EfFIC is a deAMPylator in the presence of Ca2+

To gain further insight into the enzymatic properties of EfFIC, we solved the crystal structure of EfFICWT bound to AMP, used as a surrogate of the product of the AMPylation reaction (Table 1 and Supplementary Table 1). AMP superposes exactly to the AMP moiety of AMPylated CDC42 in complex with the FIC2 domain of the IbpA toxin6, supporting its subsequent analysis as a mimic of the AMPylated product (Fig. 2a). Electron-rich density was observed next to AMP in the active site (Supplementary Fig. 1b), ascribed to a calcium ion present in the crystallization solution to the exclusion of all other metal ions. Accordingly, the ion coordination sphere has a pentagonal bipyramid configuration with bond lengths in the 2.1–2.9 Å range, which is incompatible with bond lengths and fixed octahedral geometry of Mg2+ but is often encountered for Ca2+ (reviewed in ref. 25). Ca2+ binds to six oxygen atoms, including a phosphate oxygen of AMP, the carboxylate oxygen of the acidic residue in the FIC motif (Glu115), and three water molecules, one of which is also bound to the inhibitory glutamate (Glu190), with the seventh ligand missing (Fig. 2b). The position of Ca2+ in the EfFICWT-AMP structure is shifted with respect to that of Mg2+ observed in other FIC protein structures in complex with ATP (Fig. 2c), raising the intriguing possibility that it may support an alternative biochemical activity.
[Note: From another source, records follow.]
<file path="src/rtl/tape_strobe_ctrl.sv">
module tape_strobe_ctrl #(
  parameter int TIMEOUT_CLKS = 20000
) (
  input  logic clk,
  input  logic rst_n,
  input  logic sprocket_i,
  input  logic buf_full_i,
  output logic strobe_n_o,
  output logic motor_run_o,
  output logic brake_o,
  output logic alarm_o
);
  localparam int CW = $clog2(TIMEOUT_CLKS + 1);

  typedef enum logic [1:0] {M_BRAKE, M_RUN, M_COAST} motor_e;

  logic [1:0] sp_sync, bf_sync;
  logic       sp_q;
  logic       sp_s, bf_s, sp_rise;
  logic [CW-1:0] cnt;
  logic       expire;
  motor_e     motor;

  assign sp_s    = sp_sync[1];
  assign bf_s    = bf_sync[1];
  assign sp_rise = sp_s & ~sp_q;
  assign expire  = ~strobe_n_o & ~bf_s & (cnt == CW'(TIMEOUT_CLKS - 1));

  always_ff @(posedge clk or negedge rst_n) begin
    if (!rst_n) begin
      sp_sync <= '0;
      bf_sync <= '0;
      sp_q    <= 1'b0;
    end else begin
      sp_sync <= {sp_sync[0], sprocket_i};
      bf_sync <= {bf_sync[0], buf_full_i};
      sp_q    <= sp_s;
    end
  end

  always_ff @(posedge clk or negedge rst_n) begin
    if (!rst_n)                      strobe_n_o <= 1'b1;
    else if (bf_s)                   strobe_n_o <= 1'b1;
    else if (sp_rise && strobe_n_o)  strobe_n_o <= 1'b0;
  end

  always_ff @(posedge clk or negedge rst_n) begin
    if (!rst_n) begin
      cnt     <= '0;
      alarm_o <= 1'b0;
    end else begin
      if (expire) alarm_o <= 1'b1;
      if (strobe_n_o || bf_s)  cnt <= '0;
      else if (!expire)        cnt <= cnt + 1'b1;
    end
  end

  always_ff @(posedge clk or negedge rst_n) begin
    if (!rst_n)     motor <= M_BRAKE;
    else if (!bf_s) motor <= M_RUN;
    else if (sp_s)  motor <= M_COAST;
    else            motor <= M_BRAKE;
  end

  assign motor_run_o = (motor == M_RUN);
  assign brake_o     = (motor == M_BRAKE);

  AST_ACK_ENDS_STROBE: assert property (@(posedge clk) disable iff (!rst_n)
    bf_s |=> strobe_n_o);
  AST_COAST: assert property (@(posedge clk) disable iff (!rst_n)
    (bf_s && sp_s) |=> (!motor_run_o && !brake_o));
  AST_BRAKE: assert property (@(posedge clk) disable iff (!rst_n)
    (bf_s && !sp_s) |=> (brake_o && !motor_run_o));
  AST_RUN: assert property (@(posedge clk) disable iff (!rst_n)
    !bf_s |=> (motor_run_o && !brake_o));
  AST_ALARM_STICKY: assert property (@(posedge clk) disable iff (!rst_n)
    alarm_o |=> alarm_o);
  AST_ALARM_ON_STUCK: assert property (@(posedge clk) disable iff (!rst_n)
    $rose(alarm_o) |-> !strobe_n_o);
  AST_ACK_BLOCKS_ALARM: assert property (@(posedge clk) disable iff (!rst_n)
    (bf_s && !alarm_o) |=> !alarm_o);
endmodule

</file>
<file path="config.mk">
export PLATFORM = sky130hd
export DESIGN_NAME = tape_strobe_ctrl
export DESIGN_NICKNAME = d
export VERILOG_FILES = /design/src/rtl/tape_strobe_ctrl.sv
export SDC_FILE = /design/constraint.sdc
export NUM_CORES = 1
export LEC_CHECK = 0
export ABC_AREA = 1
export BUFFER_PORTS_ARGS = -buffer_cell sky130_fd_sc_hd__buf_2
export CAP_MARGIN = 20
export CORE_MARGIN = 3
export CORE_UTILIZATION = 30
export DETAILED_ROUTE_END_ITERATION = 8
export HOLD_SLACK_MARGIN = 0.02
export SLEW_MARGIN = 5
export SYNTH_ARGS = -nofsm -noshare
export SYNTH_HDL_FRONTEND = slang
export SYNTH_SLANG_ARGS = --single-unit
export TNS_END_PERCENT = 5
</file>
<file path="constraint.sdc">
create_clock -name clk -period 1.13 [get_ports clk]
set_input_delay 0.113 -clock clk [delete_from_list [all_inputs] [get_ports clk]]
set_output_delay 0.113 -clock clk [all_outputs]
set_load 0.05 [all_outputs]
</file>
==> flow_summary.rst, run 1 <==
.. list-table::
   :header-rows: 1

   * - Metric
     - Value
   * - Number of vias per cell after detailed routing
     - roughly 4.6
   * - Syn_area_per_cell
     - 7.546 um2
   * - Max frequency
     - 785.9 MHz
   * - Filler Cell Count
     - 356
   * - Largest net degree at the start of global routing
     - 25
   * - Initial Util
     - 0.3218
   * - Total leakage power
     - 0.7802 nW
   * - Largest fanout on the critical path
     - 4
   * - Main combinational cell family by area after synthesis
     - simple AND/OR/NAND/NOR gates
   * - CP Data Arrival Time
     - 1.48 ns
   * - Post-Synth Adder-Cell Area
     - 0.02047
   * - Weighted congestion at the end of routability-driven global placement
     - around 0.8
   * - Area added between synthesis and finish
     - 40.12%
   * - Wire length per cell after detailed routing
     - between 10 and 15 um
   * - Worst Hold Class
     - in -> async
   * - Max H-tree Level
     - 1
   * - CTS max path bufs
     - 2
   * - Number of enable flip-flop cells after synthesis
     - 0
   * - Setup TNS after final layout
     - -1.253 ns
   * - Gate Count Post-Synth
     - 162
   * - Fraction of synthesized area in multiplexers
     - 0
   * - Wire length of the first global-routing pass
     - 4491 um
   * - Result of the run
     - finished, violations left
   * - Async SR Flop Fraction
     - 1.000
   * - Number of I/O pins
     - 8
   * - Minimum setup slack in the final design
     - -0.1424 ns
   * - Vias after detailed routing
     - between 1000 and 1500
   * - Syn nets
     - around 170
   * - Simple-gate share of the synthesized area
     - 0.3920
   * - Category of the worst setup path capture point
     - flop
   * - Fraction of post-synthesis cell area in the top cell type by area
     - 0.4708
   * - Final routed DRC violation total
     - 0
   * - Crit path top cell by count
     - nand2_1
   * - WHS
     - 0.3510 ns
   * - Sequential element share of the synthesized area
     - 0.4923
   * - GRT Util Overall
     - 0.1149
   * - CTS sink cnt
     - 24
   * - Final design instance area without fill
     - 1713 um2
   * - Synth warnings
     - 0
   * - Worst-path cell chain
     - ha_2, inv_2, nor2_4, buf_4, nand3_1, nand2_1, nand2_1, nor2_1
   * - Iter 0 DRT Violations
     - 78
   * - Number of storage elements in the synthesis netlist
     - 24
   * - Final WL
     - 2714 um
   * - Parity-gate share of the synthesized area counting xor and xnor cells
     - 0.007165
   * - Commonest cells post-synth
     - nand2_1 (40), nor2_1 (36), dfrtp_1 (23)
   * - Remaining antenna violation count after routing
     - 0
   * - Kind of critical path
     - reg -> reg
   * - HPWL after detailed placement
     - between 1500 and 2000 um
   * - Total count of max-transition violations in the final report
     - 0
   * - Required time at the worst-slack endpoint
     - 1.34 ns
   * - Actual transition at the worst max-transition pin
     - 0.5315 ns
   * - Chip Height
     - around 70 um
   * - Highest cell delay on the worst timing path
     - 0.42 ns
   * - Cell row count
     - 22
   * - Cell at the slowest stage of the critical path
     - dfrtp_2
   * - Post-route clock skew
     - about 0.0018 ns
   * - Total instance count after detailed placement
     - 229
   * - Cell taking the most area after synthesis
     - dfrtp_1
   * - Fraction of final layout cells sized beyond drive strength 1
     - 0.3333
   * - Count of unique library cells instantiated by Yosys
     - 17
   * - Worst vdd rail ir drop
     - 0.7777 mV
   * - Power Dens Cells
     - approximately 1000 nW/um2
   * - Cell family contributing the most delay on the critical path
     - flip-flops
   * - Most used flip-flop cell after synthesis
     - dfrtp_1
   * - Number of max-cap violations
     - 0
   * - Via count of the first global-routing pass
     - 1026
   * - Crit share post-route
     - 1.126
   * - Placed cell area
     - 1483 um2
   * - Nets@finish
     - 199
   * - Number of antenna violations at the first check in global routing
     - 0
   * - Clock buffers created by TritonCTS
     - 3
   * - Pre-antenna DRT Iters
     - 4
   * - Most common cell in the synthesized netlist
     - nand2_1
   * - Synth Area in Compound Gates
     - 0.01842
   * - Post-layout minimum cycle time
     - 1.272 ns
   * - Die Footprint
     - a little under 5000 um2
   * - Critical path startpoint category
     - flop
   * - Cell types with the largest area share after synthesis
     - dfrtp_1 (47%), nand2_1 (12%), nor2_1 (11%)
   * - CTS root buf
     - clkbuf_8
   * - Remaining Overflow, GRT
     - 0
   * - Final setup viols
     - 16
   * - Final Hold Viols
     - 0
   * - Number of antenna diodes
     - 0
   * - Non-filler cells, final
     - 240
   * - I/O Buffers
     - 7
   * - CTS tree
     - done
   * - Area of the core region
     - ~3800 um2
   * - Clock slew at the register clock pins of the worst setup and hold paths
     - 0.09 ns
   * - Die outline width
     - 69.84 um
   * - Sum of buffers and inverters on the critical path
     - 2
   * - Clock insertion delay at the later pin of the skew report
     - 0.27 ns
   * - Violated checks
     - setup timing
   * - Max-Slew Margin vs Limit
     - 0.6457
   * - Setup repair after global routing missed its margin
     - true
   * - Total standard cell area after synthesis
     - about 1200 um2
==> report_power, final <==
| group | internal, mW | leakage [nW] | switching [mW] |
|---|---|---|---|
| logic | 0.0594 | 0.435 | 0.0819 |
| clock network | 0.474 | 0.0357 | 0.280 |
| registers | 0.879 | 0.310 | 0.0147 |
==> per-layer routing <==
metal | part of all wire | GRT usage | up-vias
li1 | - | - | 567
met1 | 0.47 | 0.1429 | 512
met2 | 0.48 | 0.1920 | 26
met3 | 0.041 | 0.02174 | 4
met4 | 0.014 | 0.05106 | 0
met5 | 0 | 0 | -
==> logic make-up (layout without fill, tap and decap cells) <==
| group | count (synthesis) | count (layout) |
|---|---|---|
| DFF | 24 | 24 |
| AOI/OAI and AO/OA | 4 | 4 |
| xor gates and xnor gates | 1 | 1 |
| buffers and inverters | 22 | 52 |
| adders and majority gates | 2 | 2 |
| and+or+nand+nor | 109 | 109 |
==> final cells by class <==
class / count / area (um2) / area share
Multi-Input combinational cell: 116 / 660.6 / 0.3857
Clock buffer: 3 / 41.29 / 0.02411
Inverter: 20 / 75.07 / 0.04383
Sequential cell: 24 / 606.8 / 0.3543
Tap cell: 48 / 60.06 / 0.03506
Clock inverter: 1 / 30.03 / 0.01753
Timing Repair Buffer: 28 / 239.0 / 0.1395
==> what timing repair did <==
action / 4_1_cts / 5_1_grt
hold buffers: 3 / 0
gates resized for setup: 10 / 19
setup buffers: 0 / 4
pin swaps: 1 / 6
endpoints found under the setup margin: 17 / 19
hold endpoints to repair: 25 / 0
==> cells in the final DEF (no fill, tap or decap), drive strengths merged <==
master	count
nand2	44
nor2	41
buf	25
dfrtp	23
inv	20
nand3	14
nand4	8
a21oi	3
clkbuf	3
dlygate4sd3	3
or2	2
ha	2
o21bai	1
xor2	1
bufinv	1
dfstp	1
==> state kept, by name (all words and copies together) (netlist names) <==
register	count
motor	2
strobe_n_o	1
bf_sync	2
sp_q	1
alarm_o	1
cnt	15
sp_sync	2
==> per-stage QoR <==
step / power (mW) / util / setup WS (ns)
6_report: 1.789 / 0.4509 / -0.1424
5_1_grt: 1.871 / 0.4509 / -0.2237
4_1_cts: 1.804 / 0.4282 / -0.1356
3_5_place_dp: 1.021 / 0.3903 / -0.1160
3_3_place_gp: 1.021 / 0.3903 / -0.1129
2_1_floorplan: 0.9681 / - / -0.02509
==> worst paths after layout <==
kind | startpoint | to | slack [ns] | cells after the start
max | cnt[1]$_DFFE_PN0P_ | cnt[12]$_DFFE_PN0P_ | -0.14 | 8
min | rst_n | cnt[14]$_DFFE_PN0P_ | 0.35 | 2
max reg2reg | cnt[1]$_DFFE_PN0P_ | cnt[12]$_DFFE_PN0P_ | -0.14 | 8
min reg2reg | sp_sync[0]$_DFF_PN0_ | sp_sync[1]$_DFF_PN0_ | 0.36 | 0
max in group asynchronous | rst_n | cnt[0]$_DFFE_PN0P_ | 0.39 | 2
min in group clk | sp_sync[0]$_DFF_PN0_ | sp_sync[1]$_DFF_PN0_ | 0.36 | 0
Power figures use the tool's default switching activity.
==> run 2: changes to the inputs <==
--- a/config.mk
+++ b/config.mk
@@ -12,6 +12,7 @@
 export CORE_UTILIZATION = 30
 export DETAILED_ROUTE_END_ITERATION = 8
 export HOLD_SLACK_MARGIN = 0.02
+export SKIP_LAST_GASP = 1
 export SLEW_MARGIN = 5
 export SYNTH_ARGS = -nofsm -noshare
 export SYNTH_HDL_FRONTEND = slang
==> flow_summary.rst, run 2 (synthesized netlist as in run 1, its figures left out) <==
.. list-table::
   :header-rows: 1

   * - Metric
     - Value
   * - Max H-tree Level
     - 1
   * - Cell row count
     - 22
   * - Wire length of the first global-routing pass
     - 4353 um
   * - Sum of buffers and inverters on the critical path
     - 2
   * - Kind of critical path
     - reg -> reg
   * - Worst reg-to-reg path cell count
     - 6
   * - Die outline width
     - 69.84 um
   * - Reg-to-reg startpoint
     - cnt[1]$_DFFE_PN0P_
   * - CTS tree
     - done
   * - Worst vdd rail ir drop
     - between 0.7 and 0.8 mV
   * - Fraction of final layout cells sized beyond drive strength 1
     - 0.3177
   * - Post-route clock skew
     - 0.003573 ns
   * - Leading cell type in the layout, fill and taps excluded
     - nand2_1
   * - Total Power Consumption
     - 1.762 mW
   * - Total count of max-transition violations in the final report
     - 0
   * - Total instance count after detailed placement
     - about 230
   * - Worst Hold Class
     - in -> async
   * - Number of I/O pins
     - 8
   * - End of the worst register-to-register path
     - cnt[8]$_DFFE_PN0P_
   * - Via count of the first global-routing pass
     - 1013
   * - Pre-antenna DRT Iters
     - 4
   * - Number of max-cap violations
     - 0
   * - Area added between synthesis and finish
     - 35.31%
   * - HPWL after detailed placement
     - 1835 um
   * - Nets@finish
     - 199
   * - Highest cell delay on the worst timing path
     - 0.45 ns
   * - Final design instance area without fill
     - ~1700 um2
   * - Required time at the worst-slack endpoint
     - 1.29 ns
   * - Crit path top cell by count
     - a21oi_1
   * - WHS
     - around 0.35 ns
   * - Remaining antenna violation count after routing
     - 0
   * - Category of the worst setup path capture point
     - flop
   * - Final routed DRC violation total
     - 0
   * - Largest register FFs
     - 15
   * - Critical path startpoint category
     - flop
   * - Crit share post-route
     - 1.139
   * - Wire length per cell after detailed routing
     - ~11 um
   * - DP Worst Slack
     - -0.1160 ns
   * - Setup repair after global routing missed its margin
     - true
   * - Post-layout minimum cycle time
     - 1.287 ns
   * - Clock slew at the register clock pins of the worst setup and hold paths
     - 0.08 ns
   * - Max frequency
     - 776.8 MHz
   * - Actual transition at the worst max-transition pin
     - 0.5268 ns
   * - Remaining Overflow, GRT
     - 0
   * - Final setup viols
     - 17
   * - Clock buffers created by TritonCTS
     - 3
   * - Die Footprint
     - 4877 um2
   * - Number of antenna diodes
     - 0
   * - Largest net degree at the start of global routing
     - 25
   * - Max-Slew Margin vs Limit
     - 0.6488
   * - Initial Util
     - 0.3218
   * - Cell family contributing the most delay on the critical path
     - flip-flops
   * - CTS sink cnt
     - 24
   * - Area of the core region
     - 3799 um2
   * - Final Hold Viols
     - 0
   * - Setup TNS after final layout
     - -1.589 ns
   * - Fraction of the core area covered by cells at the end of the flow
     - 0.4354
   * - Number of vias per cell after detailed routing
     - 4.504
   * - Number of antenna violations at the first check in global routing
     - 0
   * - I/O Buffers
     - 7
   * - Vias after detailed routing
     - 1081
   * - Minimum setup slack in the final design
     - -0.1574 ns
   * - Weighted congestion at the end of routability-driven global placement
     - 0.8072
   * - CTS root buf
     - clkbuf_8
   * - Clock insertion delay at the later pin of the skew report
     - ~0.27 ns
   * - CTS max path bufs
     - 2
   * - Largest register by flop count
     - cnt
   * - CP Data Arrival Time
     - 1.44 ns
   * - Iter 0 DRT Violations
     - 60
   * - Placed cell area
     - 1483 um2
   * - Cell at the slowest stage of the critical path
     - dfrtp_2
   * - Most frequent cells in the layout
     - nand2_1 (40), nor2_1 (30), inv_1 (19), dfrtp_1 (19), buf_4 (17)
   * - Largest fanout on the critical path
     - 4
   * - Worst-path cell chain
     - ha_2, inv_2, nor2_4, buf_4, a21oi_1, a21oi_1
   * - R2r setup slk
     - -0.16 ns
   * - Chip Height
     - 69.84 um
   * - Power Dens Cells
     - 1066 nW/um2
   * - Non-filler cells, final
     - 240
   * - GRT Util Overall
     - 0.1107
   * - Final WL
     - ~2600 um
   * - Result of the run
     - finished, violations left
   * - Total leakage power
     - 0.7539 nW
   * - Violated checks
     - setup timing
run 2: cell types whose count changed in the layout (fill, tap and decap cells not counted):
cell     delta
nor2_1      +2
nand3_2     +1
nand2_1     +1
nor2_4      -2
nand2_4     -1
buf_2       +3
buf_8       -1
or2_2       +1
or2_4       -1
buf_4       +1
buf_6       -3
nand3_4     -1
run 2: timing repair:
action	4_1_cts	5_1_grt
pin swaps	1	3
hold endpoints to repair	25	0
setup buffers	0	4
gates resized for setup	2	9
gates cloned	0	0
endpoints found under the setup margin	17	19
hold buffers	3	0
run 2: worst max-delay path by stage:
stage | from | endpoint | slack, ns | depth (start not counted)
2_1_floorplan | cnt[0]$_DFFE_PN0P_ | cnt[10]$_DFFE_PN0P_ | -0.03 | 8
3_3_place_gp | cnt[1]$_DFFE_PN0P_ | cnt[5]$_DFFE_PN0P_ | -0.11 | 6
3_5_place_dp | cnt[1]$_DFFE_PN0P_ | cnt[5]$_DFFE_PN0P_ | -0.12 | 6
4_1_cts | cnt[1]$_DFFE_PN0P_ | cnt[10]$_DFFE_PN0P_ | -0.14 | 8
5_1_grt | cnt[1]$_DFFE_PN0P_ | cnt[13]$_DFFE_PN0P_ | -0.21 | 7
6_report | cnt[1]$_DFFE_PN0P_ | cnt[8]$_DFFE_PN0P_ | -0.16 | 6
run 2: cell type report:
class | count | area [um2]
fill | 362 | 2145
clock inverter | 1 | 30.03
sequential | 24 | 606.8
tap | 48 | 60.06
inverter | 20 | 75.07
timing repair buffer | 28 | 212.7
multi-input combinational | 116 | 628.1
clock buffer | 3 | 41.29
run 2: power by group:
part	switching (mW)	total (mW)	internal [mW]	leakage, nW
logic	0.0790	0.125	0.0462	0.408
clock network	0.274	0.747	0.474	0.0357
registers	0.0115	0.890	0.879	0.310
total	0.364	1.76	1.40	0.754
run 2: routing by layer:
layer / wire length, um / global-route usage / vias up / part of all wire
met3: 112 / 0.02174 / 4 / 0.043
li1: - / - / 563 / -
met1: 1249 / 0.1366 / 488 / 0.48
met2: 1207 / 0.1847 / 26 / 0.46
met5: 0 / 0 / - / 0
met4: 37 / 0.05106 / 0 / 0.014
Inspired by the recent observation that animal FICD proteins have deAMPylation enzymatic activity18,19, we analyzed whether EfFIC could have deAMPylation activity in the presence of Ca2+. Remarkably, addition of Ca2+ to EfFICWT that had been first autoAMPylated by incubation with Mg2+ and [α-32P]-ATP resulted in a decrease of AMPylated EfFICWT (Fig. 2d), revealing a potent deAMPylation activity.

Fig. 2
figure 2

FIC protein from Enterococcus faecalis (EfFIC) is a deAMPylator in the presence of Ca2+. a AMP bound to EfFICWT superposes with the AMP moiety of AMPylated CDC42 in complex with the FIC protein IbpA (ref. 6, PDB 4ITR). Superposition was carried out based on the FIC motif. b Close-up view of Ca2+ bound to EfFICWT-AMP. Interactions of Ca2+ are indicated by dotted lines. Water molecules are shown as red spheres. The predicted position of the water molecule responsible for in-line nucleophilic attack is indicated in gray. Note that this water molecule completes the heptahedral coordination sphere of Ca2+. c Ca2+ bound to EfFICWT-AMP is shifted by 1.3 Å with respect to Mg2+ bound to NmFICE/G-AMPPNP. The superposition is done on the FIC motif. d EfFICWT has deAMPylation activity in the presence of Ca2+. EfFICWT was autoAMPylated with [α-32P]-ATP in the presence 100 nM Mg2+ for 1 h, then the sample was incubated for 60 min with EDTA alone (1 mM) (lane −) or 5, 30, and 60 min with EDTA (1 mM) and an excess of Ca2+ (10 mM) (lanes +). AMPylation levels were analyzed by autoradiography (upper panel). The total amount of EfFICWT in each sample was measured by Coomassie staining (lower panel). e Key residues of the AMPylation active site are required for deAMPylation. EfFICE190G was left to auto-AMPylate for 1 h in the presence of the fluorescent ATP analog ATP-FAM and Mg2+, then AMP-FAMEfFICE190G was purified to remove Mg2+, PPi, and ATP-FAM. DeAMPylation was then triggered by addition of wild-type or mutant EfFIC in the presence or not of 1 mM Ca2+. AMPylation levels (indicated as AMP-FAMEfFICE190G) after 1 h incubation were analyzed by fluorescence (upper panel). The total amount of EfFIC proteins (indicated as EfFICtotal) in each sample was measured by Coomassie staining (lower panel)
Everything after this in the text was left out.